Saturday, September 09, 2006

Amazon has a Homeschooling Store!

Their selection isn't impressive-- it seems to be mainly books geared towards after-school enrichment of schooled kids. It looks like a new part of Amazon, so there is hope they will expand to include more of the typical homeschooling curricula (attention entrepreneurs-- there might be an opportunity for someone to open an Amazon zShop). I did some searching on Amazon, and discovered that they do sell Singapore math workbooks and textbooks, but don't have them listed in the "homeschooling store"-- it's hard to understand why they have special store for homeschoolers if they can't be bothered to put the relevant products in it.

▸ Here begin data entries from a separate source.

**config.mk**
```make
export PLATFORM = sky130hd
export DESIGN_NAME = deque_with_value_removal_unit
export DESIGN_NICKNAME = d
export VERILOG_FILES = /design/src/rtl/core/dqvr_pkg.sv /design/src/rtl/core/dqvr_cell.sv /design/src/rtl/core/dqvr_ctrl.sv /design/src/rtl/core/deque_with_value_removal_unit.sv
export SDC_FILE = /design/constraint.sdc
export NUM_CORES = 2
export LEC_CHECK = 0
export ABC_AREA = 1
export BUFFER_PORTS_ARGS = -buffer_cell sky130_fd_sc_hd__buf_2
export CORE_UTILIZATION = 45
export DETAILED_ROUTE_END_ITERATION = 16
export SKIP_CTS_REPAIR_TIMING = 1
export SLEW_MARGIN = 20
export SYNTH_ARGS = -nofsm -noshare
export SYNTH_HDL_FRONTEND = slang
export SYNTH_SLANG_ARGS = --single-unit
```
**constraint.sdc**
```tcl
create_clock -name clk -period 4 [get_ports clk]
set_input_delay 0.4 -clock clk [delete_from_list [all_inputs] [get_ports clk]]
set_output_delay 0.4 -clock clk [all_outputs]
set_load 0.01 [all_outputs]
```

Although my first loyalty is to the Rainbow Resource Center, it would be wonderful if Amazon could be an outlet for homeschoolers to sell the used curriculum that eBay has banned.

**Currently Amazon's list of banned items includes:
Solutions manuals. Manuals or teacher's editions that provide answer keys to student textbook editions are prohibited.
If Amazon wants its homeschooling store to ever have a decent selection, it needs to make an exception to this rule for homeschool editions (unless they choose interpret "student textbook edition" as not including homeschooling student editions). I'm not a heavy user of curricula, but there are items I wouldn't purchase without the teacher's manual. I can understand that Amazon might not want to sell teacher's manuals that are marketed to schools, but the editions that are marketed to homeschoolers really ought to be fair game, IMO.

Browsing the site, I am again considering purchasing the Bob Books. I've heard good things about the series, but we have Dick and Jane, and a series of Dora the Explorer primers, so I'm not sure if it would just duplicate what we already have.